Author: Joe Celko
Publisher: Morgan Kaufmann
Aimed at: Advanced SQL developers or computer science students
Reviewed by: Kay Ewbank
This is a must-read book for any SQL programmer, covering advanced topics in an understandable way.
This is the fifth edition of Joe Celko’s seminal work on SQL programming, updated to cover ANSI SQL 2011.
Celko is famed in the SQL community; he served for ten years on the ANSI/ISO SQL Standards Committee, and contributed to both the SQL-89 and SQL-92 standards. He’s equally well known for his many books, magazine and web articles, some of which have been contributed to this site, see Sharpen Your Coding Skills.
Since the first edition twenty years ago, this book has been aimed at taking experienced SQL programmers and giving them the extras to make them experts.
While the title of the book refers to advanced SQL programming, Celko starts with the underlying structures – the data declaration features. He has chapters discussing databases versus file systems, transactions and concurrency control, tables, keys, normalization, views, and other schema objects. Throughout the book, there is ample SQL code, all of it ANSI standard SQL. This does mean you’ll need to ‘tweak’ it to reflect the idiosyncrasies of the dialect of SQL used by your particular server, but that shouldn’t be too much of a problem for the target readers of this book.
One of the best chapters in this part of the book covers DDL flaws that you should avoid, starting with tibbling. This is Celko’s name for the tendency to start object names with some ‘identifier’ showing what type they are; tbl for table, hence tibble. Other things covered in this chapter include attribute splitting, overloading design flaws, and non-normal form redundancy.
One of Celko’s most endearing characteristics is his wry use of examples. For schema level overloading, he uses the example of ‘automobile, squid and Lady Gaga’ to refer to the temptation to put unrelated data into one logical unit. Examples like this make you laugh, but illustrate the point being made very clearly.
The second part of the book covers data types, with chapters on the different types – numeric, character, and temporal, along with nulls, table and set operations.
For many readers, the real heart of the book starts with Part 3, which covers row and column level features such as comparison operators, subquery predicates, between and overlaps, case, like and similar to predicates. It also has extensive coverage of Select, aggregate functions, and OLAP aggregation. The chapters on OLAP aggregations and on advanced select statements are excellent. If someone’s not clear on the different join types, point them in the direction of this chapter, it will give them real insights into how and when to create joins.
Part 4 (by this time we’re already at page 545), is about data structures in SQL. There are chapters on graphs, trees and hierarchies, queues and matrices. The material on trees and hierarchies is covered in much greater detail in Celko’s book dedicated completely to this topic.

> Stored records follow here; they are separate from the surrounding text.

Source: an optimization exercise on an open RTL-to-GDS flow (aim: small area). Production flows keep margins and buffers that such runs may drop. The RTL was checked by simulation tests, not by an equivalence proof against the original design. In every run shown here, the design's own scripts or RTL, not TritonCTS, make the clock network. The flow treats the clock pin as an ideal source. Dropping or thinning the clock tree relies on that and would not hold on a real chip. Power is estimated from default activity; no workload was simulated.

`flow/design.v`:
```
module TENBASET_TxD(clk20, rst, Ethernet_TDp, Ethernet_TDm, DataIN, win);
input clk20;
input rst;
input [7:0] DataIN;           
output Ethernet_TDp, Ethernet_TDm;
output win;                   
reg [17:0] cnt; always @(posedge clk20) if(rst) cnt <= 18'h000DD; else cnt <= cnt + 1'b1;
reg s1, s2;
always @(posedge clk20) if(rst) begin s1 <= 0; s2 <= 0; end else if(&cnt) begin s1 <= 1'b1; s2 <= s1; end
assign win = (cnt[6:0] == 7'd94);
wire [13:0] m = cnt[17:4];    
wire [2:0]  b = cnt[3:1];     
reg [7:0] pay; always @(posedge clk20) if(cnt[3:0] == 4'd14) pay <= DataIN;
localparam [511:0] HDR = 512'h0000C805000400040200A8C02C00A8C092B3118000000000DC0500450008907856341200C2C7E0E82400D5555555555555550000000000000000000000000000;
wire hdrbit = HDR[{m[5:0], b}];
wire in_hdr   = (m < 14'd64);
wire in_ctl   = (m >= 14'd18) && (m < 14'd22);      
wire in_crc   = (m >= 14'd22) && (m < 14'd1536);       
wire in_flush = (m >= 14'd1536);
wire databit  = in_hdr ? hdrbit : pay[b];
localparam [31:0] CTL = 32'hC1E29990;
reg [31:0] CRC;
wire cin = in_crc ? (databit ^ CRC[31]) : (in_ctl & CTL[{m[1:0], b}]);
always @(posedge clk20) if(~cnt[0]) CRC <= {CRC[30:0], 1'b0} ^ ({32{cin}} & 32'h04C11DB7);
wire frame = s1 & (cnt >= 18'h000E0) & (cnt < 18'h06040);
wire txbit = in_flush ? ~CRC[31] : databit;
wire pulse = (~s1 & ((cnt == 18'h200DD) | (cnt == 18'h200DE)))
           | (s1 & ~s2 & ((cnt == 18'h000DD) | (cnt == 18'h000DE)))
           | (s1 & (cnt >= 18'h06040) & (cnt <= 18'h06045))
           | (s1 & ((cnt == 18'h2603E) | (cnt == 18'h2603F)));
reg Ethernet_TDp, Ethernet_TDm;
always @(posedge clk20)
  if(rst) begin Ethernet_TDp <= 0; Ethernet_TDm <= 0; end
  else if(frame) begin
    if(~cnt[0]) begin Ethernet_TDp <= ~txbit; Ethernet_TDm <= txbit; end
    else begin Ethernet_TDp <= Ethernet_TDm; Ethernet_TDm <= Ethernet_TDp; end
  end
  else begin Ethernet_TDp <= pulse; Ethernet_TDm <= 1'b0; end
endmodule
module dvd(clk20, rst, Ethernet_TDp, Ethernet_TDm , DataIN );
input clk20;
input rst;
input [7:0] DataIN ;
output Ethernet_TDp,Ethernet_TDm;
wire win;
reg [14:0] ACCADD;
reg [7:0] ACC;
always @(posedge clk20) begin
  ACCADD <= (win ? 15'd0 : ACCADD) + DataIN;
  if (win) ACC <= ACCADD[14:7];
end
TENBASET_TxD trn_inst(clk20, rst, Ethernet_TDp, Ethernet_TDm, ACC, win);
endmodule
```
`flow/flow/run.sh`:
```
#!/bin/bash
# Own layout flow: the standard synthesis, then the combinational logic is
# mapped again by ABC for area (registers untouched), then the standard ORFS
# steps with small port buffers and a clock fed by 3 buffers (flow/cts_pre.tcl).
set -euo pipefail
W=$(pwd)
R=$W/orfs/results/sky130hd/dvd/base
LIB=$FLOW_HOME/platforms/sky130hd/lib/sky130_fd_sc_hd__tt_025C_1v80.lib
bash standard.sh synth > $W/log_synth.txt 2>&1
cp $R/1_2_yosys.v $W/std_synth.v
LIB=$LIB IN=$W/std_synth.v OUT=$R/1_2_yosys.v SCR=$W/flow/area.abc yosys -c $W/flow/reopt.tcl > $W/log_reopt.txt 2>&1
rm -f $R/1_synth.odb $R/1_synth.sdc
bash standard.sh "BUFFER_PORTS_ARGS=-buffer_cell sky130_fd_sc_hd__buf_1" "PRE_CTS_TCL=$W/flow/cts_pre.tcl" "CLK_GROUPS=3" "CLK_BUF=sky130_fd_sc_hd__clkbuf_16" finish > $W/log_finish.txt 2>&1
```
`flow/flow/area.abc`:
```
strash; dch -f; map -a; strash; dch -f; map -a; topo
```
`flow/flow/cts_pre.tcl`:
```
# Clock distribution without a tree: the flip-flops are split into a few
# groups by position (k-means) and one clock buffer at each group's centre
# drives that group's clock pins; the clock port drives only these buffers.
# Replaces clock_tree_synthesis in ORFS's cts.tcl.
set block [ord::get_db_block]
set dbu [$block getDefUnits]
set k $::env(CLK_GROUPS)
set pts {}
foreach inst [$block getInsts] {
  set it [$inst findITerm CLK]
  if {$it == "NULL"} { continue }
  set bb [$inst getBBox]
  lappend pts [list [expr {([$bb xMin] + [$bb xMax]) / 2.0 / $dbu}] [expr {([$bb yMin] + [$bb yMax]) / 2.0 / $dbu}] [$inst getName]]
}
set pts [lsort -real -index 0 $pts]
set n [llength $pts]
# start from k slices along x, then refine
set cen {}
for {set j 0} {$j < $k} {incr j} {
  set p [lindex $pts [expr {int(($j + 0.5) * $n / $k)}]]
  lappend cen [list [lindex $p 0] [lindex $p 1]]
}
for {set it 0} {$it < 50} {incr it} {
  set grp {}
  for {set j 0} {$j < $k} {incr j} { lappend grp {} }
  foreach p $pts {
    set best 0; set bd 1e30
    for {set j 0} {$j < $k} {incr j} {
      set c [lindex $cen $j]
      set d [expr {abs([lindex $p 0] - [lindex $c 0]) + abs([lindex $p 1] - [lindex $c 1])}]
      if {$d < $bd} { set bd $d; set best $j }
    }
    lset grp $best [concat [lindex $grp $best] [list $p]]
  }
  set cen {}
  foreach g $grp {
    set sx 0; set sy 0
    foreach p $g { set sx [expr {$sx + [lindex $p 0]}]; set sy [expr {$sy + [lindex $p 1]}] }
    set m [llength $g]
    if {$m == 0} { lappend cen {0 0} } else { lappend cen [list [expr {$sx / $m}] [expr {$sy / $m}]] }
  }
}
set j 0
foreach g $grp c $cen {
  if {[llength $g] == 0} { continue }
  set pins {}
  foreach p $g { lappend pins [get_pins "[lindex $p 2]/CLK"] }
  puts "clock buffer $j at $c for [llength $g] flip-flops"
  set b [insert_buffer -buffer_cell $::env(CLK_BUF) -net clk20 -load_pins $pins -location $c -buffer_name clkbuf_g$j -net_name clknet_g$j]
  [[[$block findInst [get_full_name $b]] findITerm X] getNet] setSigType CLOCK
  incr j
}
proc clock_tree_synthesis {args} {
  set_propagated_clock [all_clocks]
}
```
`flow/flow/reopt.tcl`:
```
# Re-map the combinational cells of a mapped netlist with ABC; flip-flops stay as they are.
yosys -import
set lib $::env(LIB)
read_liberty -ignore_miss_func $lib
read_verilog $::env(IN)
hierarchy -top dvd
foreach m {dfxtp_1 dfxtp_2 dfxtp_4 edfxtp_1 dfrtp_1 dfrtp_2 dfrtp_4 dfstp_1 dfstp_2 dfstp_4 dfxbp_1 dfxbp_2 conb_1} { catch { blackbox sky130_fd_sc_hd__$m } }
flatten
opt -purge
abc -liberty $lib -dont_use *lpflow* -dont_use *probe* -script $::env(SCR)
opt_clean -purge
hilomap -singleton -hicell sky130_fd_sc_hd__conb_1 HI -locell sky130_fd_sc_hd__conb_1 LO
tee -o $::env(OUT).stat stat -liberty $lib
write_verilog -noattr -nohex -nodec $::env(OUT)
```
`flow/standard.sh`:
```
#!/bin/bash
# synth_recipe.tcl (not shown) runs the flow's synth.tcl, then flattens the netlist and writes it again
# the make line also repeats each setting of config.mk as NAME=value (left out here)
make -C /OpenROAD-flow-scripts/flow DESIGN_CONFIG=/design/flow/config.mk WORK_HOME=/design/flow/orfs CLKGATE_MAP_FILE= SYNTH_SCRIPT=/design/flow/synth_recipe.tcl "${@:-finish}"
```
`flow/config.mk`:
```
export PLATFORM = sky130hd
export DESIGN_NAME = dvd
export DESIGN_NICKNAME = dvd
export VERILOG_FILES = /design/flow/design.v
export SDC_FILE = /design/flow/constraint.sdc
export NUM_CORES = 4
export LEC_CHECK = 0
export CAP_MARGIN = 20
export CORE_MARGIN = 2
export CORE_UTILIZATION = 40
export SLEW_MARGIN = 20
```
`flow/constraint.sdc`:
```
create_clock -name core_clock -period 10.0 [get_ports {clk20}]
set_input_delay 2.0000 -clock core_clock [delete_from_list [all_inputs] [get_ports {clk20}]]
set_output_delay 2.0000 -clock core_clock [all_outputs]
set_load 0.01 [all_outputs]
```
==> results of run 1 <==
==> critical path: cells and delay by family (launching register included) <==
family / cells / cell delay (ns)
compound gates: 6 / 0.67
buf+inv: 11 / 1.49
flops: 1 / 0.53
simple gates: 16 / 2.54
==> worst max-delay path by stage <==
stage / slack [ns] / cells after the start / to / startpoint
floorplan: 5.31 / 33 / ACCADD[14] / trn_inst.cnt[3]
global placement: 4.42 / 33 / ACCADD[14] / trn_inst.cnt[3]
detailed placement: 4.11 / 33 / ACCADD[14] / trn_inst.cnt[3]
CTS: 4.07 / 33 / ACCADD[14] / trn_inst.cnt[3]
global route: 3.86 / 33 / ACCADD[14] / trn_inst.cnt[3]
finish: 4.64 / 33 / ACCADD[14] / trn_inst.cnt[3]
==> through the flow <==
step           setup slack [ns]  hold WS [ns]
2_1_floorplan              5.31         0.400
3_3_place_gp               4.42         0.402
3_5_place_dp               4.11         0.405
4_1_cts                    4.07         0.429
5_1_grt                    3.86         0.433
6_report                   4.64         0.425
==> final cells by class, without the clock buffers <==
class	instances	area, um2
inverters	60	225
well taps	108	135
multi-input cells	250	1280
flip-flops and latches	85	2180
repair buffers	12	48.8
fillers	841	4860
==> cells in the final DEF, fill, tap and decap left out, types with 2 or more instances in the layout <==
cell / n
xor2_1: 17
nor3_1: 11
clkinv_1: 60
o211ai_1: 2
buf_1: 11
o311ai_0: 4
a22oi_1: 2
a311oi_1: 4
o2111ai_1: 4
nand2_1: 39
nand3_1: 22
a31oi_1: 5
edfxtp_1: 48
nor2_1: 74
a21oi_1: 18
o21ai_0: 34
clkbuf_16: 3
xnor2_1: 3
nand4_1: 2
dfxtp_1: 37
==> power by group <==
| group | switching (mW) | internal (mW) | total [mW] |
|---|---|---|---|
| Combinational | 0.0837 | 0.0514 | 0.135 |
| Clock | 0.0786 | 0.0554 | 0.134 |
| Sequential | 0.0253 | 0.419 | 0.444 |
| Total | 0.188 | 0.526 | 0.713 |
==> per-layer routing <==
| metal | up-vias | GRT usage (%) |
|---|---|---|
| li1 | 1395 | - |
| met1 | 1219 | 20.5 |
| met2 | 80 | 22.3 |
| met3 | 16 | 0.627 |
| met4 | 0 | 2.32 |
| met5 | - | 0 |
==> sequential cells by signal, indices dropped and copies added (netlist names) <==
name / cells
trn_inst.CRC: 32
trn_inst.cnt: 18
ACCADD: 15
ACC: 8
trn_inst.pay: 8
trn_inst.Ethernet_TDm: 1
trn_inst.Ethernet_TDp: 1
trn_inst.s1: 1
trn_inst.s2: 1
==> results.toml, run 1 <==
[status]
outcome = "finished clean"

[route]
ant_nets = 0
dr.max_layer_used = "met4"
wl_met2_um = 3010
routed_wl_um = 6650
drt_iter0_markers = 133
wl_met3_um = 264
met1_length_um = 3230
wl_per_cell_um = 12.8
firstDrtPassIters = 4
drc = 0
routed-via-count = 2710
drt-vias-per-instance = 5.23

[sta]
worst_slew_pin_slew_ns = 0.837
rsz0062_at_grt = "false"
setup_viol = 0
slew_headroom_pct = 44.2
finalHoldViolCount = 0
maxSlewViolCount = 0
min_period_ns = 5.36
finalSetupTns_ns = 0
max_freq_ghz = 0.186
finalCritPeriodShare_pct = 53.6
skew_ns = 0.0166

[die]
die_h_um = 99.9
rows = 34
fp.coreArea_um2 = 8810
start_util_pct = 41.8
die_area_um2 = 9980
io_pins = 12
die_w_um = 99.9

[grt]
antenna_found_initial = 0
grt_pass1_wl_um = 11700
grt_start_max_net_pins = 35
grt_overflow = 0
first_global_vias = 2488
grt_usage_pct = 13.6

[synthesis]
syn-instance-count = 395
syn-mean-instance-area_um2 = 9.32
synth_nets = 405
syn_area_um2 = 3680
yosys_warnings = 2

[placement]
port_buffers = 11
place_area_um2 = 3860
dpl.cell_count = 515
gp_congestion = 0.875
hpwl_um = 4780

[final_layout]
finalNetCount = 422
drive_gt1_share_pct = 1.46
fin_util_pct = 44.8
area_growth_pct = 7.17
final_area_um2 = 3940
antenna_cells = 0
final_cells = 518

[clocking]
clock_latency_ns = 0.17
cts_setup_buffers = 0
clkSlewWorstSetupHoldPaths_ns = 0.11
cts_resized = 0
holdBufCountCts = 0

[worst_setup_path]
arrival_ns = 5.41
startpoint_type = "register"
critPathMaxStageDelay_ns = 0.58
critPathKind = "register to register"
reg2reg_to = "ACCADD[14]"
required_ns = 10.05
end_kind = "register"
r2r_start = "trn_inst.cnt[3]"
r2r_setup_slack_ns = 4.64
cpMostUsedCell = "nand2_1"
cp_slowest_cell = "nand2_1"
path_max_fanout = 20
reg2reg_depth = 33

[power_and_ir_drop]
ir_worst_vdd_mv = 0.108
power_density_nw_per_um2 = 181
design_power_total_mw = 0.713
leakagePower_nw = 1.39

[hold_path]
holdCritStartpoint = "trn_inst.CRC[23]"
whs_endpoint = "trn_inst.CRC[24]"
hold_path_depth = 0
worstHoldPathType = "register to register"

[job]
max-cap-violations = 0
==> inputs of run 2 (changes only) <==
==> flow/flow/area.abc (replaced) <==
strash; &get -n; &deepsyn -T 300; &put; strash; dch -f; map -a; strash; dch -f; map -a; strash; dch -f; map -a; topo
==> run 2 against run 1 <==
Against the previous run: die area down 3.5%; final cell count down 4.8%; highest routed layer unchanged; clock power about the same; utilization down 0.78 points; register-to-register slack better by 1.5 ns; critical endpoint unchanged; largest cell class unchanged; sequential power up 1%; global-route usage down 0.98 points; sequential cell count unchanged; fmax up 3.2%; still clean; synthesized cell count down 6.6%.
==> results.toml, run 2 <==
[worst_setup_path]
r2r_start = "trn_inst.cnt[1]"
cp_slowest_cell = "or2_2"
r2r_setup_slack_ns = 6.16
end_kind = "register"
critPathKind = "input pin to register"
startpoint_type = "input pin"
required_ns = 10.07
critPathMaxStageDelay_ns = 0.30
cpMostUsedCell = "clkinv_1"
arrival_ns = 5.26
reg2reg_to = "trn_inst.CRC[8]"
path_max_fanout = 3
reg2reg_depth = 14

[sta]
rsz0062_at_grt = "false"
slew_headroom_pct = 29.4
skew_ns = 0.0120
finalHoldViolCount = 0
worst_slew_pin_slew_ns = 1.05
max_freq_ghz = 0.192
finalSetupTns_ns = 0
maxSlewViolCount = 0
fin_ws_ns = 4.80
min_period_ns = 5.20
setup_viol = 0
finalCritPeriodShare_pct = 52.0
whs_ns = 0.430

[clocking]
clkSlewWorstSetupHoldPaths_ns = 0.11
cts_resized = 0
holdBufCountCts = 0
cts_setup_buffers = 0
clock_latency_ns = 0.17

[placement]
gp_congestion = 0.925
hpwl_um = 4230
dp_slack_ns = 4.56
dpl.cell_count = 489
port_buffers = 11

[hold_path]
whs_endpoint = "trn_inst.pay[3]"
worstHoldPathType = "register to register"
holdCritStartpoint = "ACC[3]"
hold_path_depth = 0

[route]
drc = 0
drt_iter0_markers = 87
ant_nets = 0
wl_per_cell_um = 12.0
drt-vias-per-instance = 5.07
firstDrtPassIters = 5
routed_wl_um = 5930
routed-via-count = 2498

[grt]
antenna_found_initial = 0
first_global_vias = 2345
grt_overflow = 0
grt_usage_pct = 12.6
grt_start_max_net_pins = 36
grt_pass1_wl_um = 10600

[final_layout]
final_cells = 493
largest_reg_flops = 32
reg_top3 = "trn_inst.CRC (32), trn_inst.cnt (18), ACCADD (15)"
layout_common_cells = "61 x nor2_1, 48 x edfxtp_1, 48 x clkinv_1, 42 x nand2_1, 37 x dfxtp_1"
layout_commonest_cell = "nor2_1"
antenna_cells = 0
finalNetCount = 397
drive_gt1_share_pct = 2.60
area_growth_pct = 7.65
top_register = "trn_inst.CRC"

[power_and_ir_drop]
leakagePower_nw = 1.34
power_density_nw_per_um2 = 190
ir_worst_vdd_mv = 0.116

[synthesis]
yosys_warnings = 2
syn-instance-count = 369
synth_nets = 379
syn-mean-instance-area_um2 = 9.61
syn_area_um2 = 3550

[die]
start_util_pct = 40.9
rows = 34
die_w_um = 98.2
die_h_um = 98.2
fp.coreArea_um2 = 8680
io_pins = 12
die_area_um2 = 9640

[status]
outcome = "finished clean"

[job]
max-cap-violations = 0
==> run 2: worst max-delay path, delay by kind of cell <==
kind	cells	cell delay, ns
buf+inv	11	0.95
simple gates	12	1.31
compound gates	9	1.02
==> run 2: worst max-delay path by stage <==
stage                   start          to  slack [ns]  cells past startpoint
CTS                 DataIN[0]  ACCADD[14]        4.77                     32
finish              DataIN[0]  ACCADD[14]        4.80                     32
detailed placement  DataIN[0]  ACCADD[14]        4.56                     32
floorplan           DataIN[0]  ACCADD[14]        5.03                     31
global route        DataIN[0]  ACCADD[14]        4.10                     32
global placement    DataIN[0]  ACCADD[14]        4.72                     32
==> run 2: per-layer routing <==
metal,vias to the layer above,part of all wire [%],global-route usage (%)
li1,1299,-,-
met1,1156,49,18.4
met5,-,0,0
met3,9,3.0,0.716
met4,0,1.9,2.11
met2,34,46,21.4
==> run 2: cell type report, without the clock buffers <==
| cell class | count | area [um2] |
|---|---|---|
| well taps | 108 | 135 |
| fillers | 856 | 4860 |
| multi-input cells | 236 | 1190 |
| flip-flops and latches | 85 | 2180 |
| inverters | 48 | 180 |
| repair buffers | 13 | 56.3 |
==> run 2: where the power goes <==
group	internal (mW)	switching [mW]
Combinational	0.0575	0.0833
Clock	0.0555	0.0806
Sequential	0.420	0.0292
Total	0.533	0.193
==> run 2: stage by stage <==
step | cell area (um2) | util, % | power [mW]
after detailed placement | 3740 | 43.1 | 0.599
final | 3820 | 44.0 | 0.726
after global routing | 3820 | 44.0 | 0.776
after global placement | 3740 | 43.1 | 0.592
after CTS | 3810 | 43.9 | 0.733
after floorplan | 3550 | - | 0.566
==> inputs of run 3 (changes only) <==
==> flow/flow/run.sh (replaced) <==
#!/bin/bash
# Own layout flow: the standard synthesis, then the combinational logic is
# mapped again by ABC for area (registers untouched; best of 4 deepsyn seeds),
# then the standard ORFS steps with small port buffers and a clock fed by a
# few buffers placed at the centres of groups of flip-flops (flow/cts_pre.tcl).
set -euo pipefail
CLK_GROUPS_SET=3; CLK_BUF_SET=sky130_fd_sc_hd__clkbuf_16
W=$(pwd)
R=$W/orfs/results/sky130hd/dvd/base
LIB=$FLOW_HOME/platforms/sky130hd/lib/sky130_fd_sc_hd__tt_025C_1v80.lib
bash standard.sh synth > $W/log_synth.txt 2>&1
cp $R/1_2_yosys.v $W/std_synth.v
pids=()
for s in 2 3 4 5; do
  sed "s/@SEED@/$s/" $W/flow/area.abc > $W/area_$s.abc
  LIB=$LIB IN=$W/std_synth.v OUT=$W/re_$s.v SCR=$W/area_$s.abc yosys -c $W/flow/reopt.tcl > $W/log_reopt_$s.txt 2>&1 &
  pids+=($!)
done
for p in "${pids[@]}"; do wait $p; done
best=""; ba=1e30
for s in 2 3 4 5; do
  a=$(grep "Chip area" $W/re_$s.v.stat | awk '{print $NF}')
  echo "seed $s area $a" >> $W/log_reopt_pick.txt
  if python3 -c "import sys; sys.exit(0 if float('$a') < float('$ba') else 1)"; then best=$s; ba=$a; fi
done
echo "picked seed $best" >> $W/log_reopt_pick.txt
cp $W/re_$best.v $R/1_2_yosys.v
rm -f $R/1_synth.odb $R/1_synth.sdc
bash standard.sh "BUFFER_PORTS_ARGS=-buffer_cell sky130_fd_sc_hd__buf_1" "PRE_CTS_TCL=$W/flow/cts_pre.tcl" "CLK_GROUPS=$CLK_GROUPS_SET" "CLK_BUF=$CLK_BUF_SET" finish > $W/log_finish.txt 2>&1
==> flow/flow/area.abc (replaced) <==
strash; &get -n; &deepsyn -T 300 -S @SEED@; &put; strash; dch -f; map -a; strash; dch -f; map -a; strash; dch -f; map -a; topo
--- a/flow/flow/cts_pre.tcl
+++ b/flow/flow/cts_pre.tcl
@@ -16,27 +16,45 @@
 set n [llength $pts]
+if {$k == 4} {
+  # four equal groups: halves by x, then each half by y
+  set h [expr {$n / 2}]
+  set grp {}
+  foreach half [list [lrange $pts 0 [expr {$h - 1}]] [lrange $pts $h end]] {
+    set half [lsort -real -index 1 $half]
+    set q [expr {[llength $half] / 2}]
+    lappend grp [lrange $half 0 [expr {$q - 1}]] [lrange $half $q end]
+  }
+} else {
 # start from k slices along x, then refine
+  set cen {}
+  for {set j 0} {$j < $k} {incr j} {
+    set p [lindex $pts [expr {int(($j + 0.5) * $n / $k)}]]
+    lappend cen [list [lindex $p 0] [lindex $p 1]]
+  }
+  for {set it 0} {$it < 50} {incr it} {
+    set grp {}
+    for {set j 0} {$j < $k} {incr j} { lappend grp {} }
+    foreach p $pts {
+      set best 0; set bd 1e30
+      for {set j 0} {$j < $k} {incr j} {
+        set c [lindex $cen $j]
+        set d [expr {abs([lindex $p 0] - [lindex $c 0]) + abs([lindex $p 1] - [lindex $c 1])}]
+        if {$d < $bd} { set bd $d; set best $j }
+      }
+      lset grp $best [concat [lindex $grp $best] [list $p]]
+    }
+    set cen {}
+    foreach g $grp {
+      set sx 0; set sy 0
+      foreach p $g { set sx [expr {$sx + [lindex $p 0]}]; set sy [expr {$sy + [lindex $p 1]}] }
+      set m [llength $g]
+      if {$m == 0} { lappend cen {0 0} } else { lappend cen [list [expr {$sx / $m}] [expr {$sy / $m}]] }
+    }
+  }
+  }
 set cen {}
-for {set j 0} {$j < $k} {incr j} {
-  set p [lindex $pts [expr {int(($j + 0.5) * $n / $k)}]]
-  lappend cen [list [lindex $p 0] [lindex $p 1]]
-}
-for {set it 0} {$it < 50} {incr it} {
-  set grp {}
-  for {set j 0} {$j < $k} {incr j} { lappend grp {} }
-  foreach p $pts {
-    set best 0; set bd 1e30
-    for {set j 0} {$j < $k} {incr j} {
-      set c [lindex $cen $j]
-      set d [expr {abs([lindex $p 0] - [lindex $c 0]) + abs([lindex $p 1] - [lindex $c 1])}]
-      if {$d < $bd} { set bd $d; set best $j }
-    }
-    lset grp $best [concat [lindex $grp $best] [list $p]]
-  }
-  set cen {}
-  foreach g $grp {
-    set sx 0; set sy 0
-    foreach p $g { set sx [expr {$sx + [lindex $p 0]}]; set sy [expr {$sy + [lindex $p 1]}] }
-    set m [llength $g]
-    if {$m == 0} { lappend cen {0 0} } else { lappend cen [list [expr {$sx / $m}] [expr {$sy / $m}]] }
-  }
+foreach g $grp {
+  set sx 0; set sy 0
+  foreach p $g { set sx [expr {$sx + [lindex $p 0]}]; set sy [expr {$sy + [lindex $p 1]}] }
+  set m [llength $g]
+  if {$m == 0} { lappend cen {0 0} } else { lappend cen [list [expr {$sx / $m}] [expr {$sy / $m}]] }
 }
==> run 3 against run 2 <==
Against the previous run: critical path depth unchanged; sequential cell count unchanged; critical path type unchanged; fmax rose by 0.10%.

There’s a really good section next on typical queries, starting with a chapter on partitioning and aggregating data in queries that gives as good an explanation as I’ve read anywhere. Sub-sequences, regions, runs, gaps and islands discusses handling more complex sequences of data, and covers ideas such as swapping and sliding values in a list, and condensing and folding lists. There’s a chapter on data from auctions and how to work with it, and a good discussion on relational division using the example of pilots and planes they can fly. Celko is particularly good on temporal data, and his chapter on temporal queries shows this.
The final part of the book has the title ‘Implementation and coding issues’, and it has chapters discussing procedural, semi-procedural and declarative programming in SQL; nesting levels; and embedded SQL, CLI Dynamic SQL, and SQL/PSM.
I really enjoyed this book. Someone once described a previous edition as being really good so long as you’re already a really good programmer, which I think is a bit harsh. It’s true that you wouldn’t choose this book if you’d never programmed or met SQL before, but you can learn a lot without needing to be an expert; it’s just you won’t get the full benefit from Celko’s expertise. Celko has strong opinions and isn’t afraid to share them, but even if there are situations where you don’t agree with what he says, you learn a lot. He’s excellent at giving understandable explanations of complex ideas. You’ll probably get to some sections of the book and think “I’m never going to have to code for that”, but that’s not a problem; just make use of the parts you do need to learn.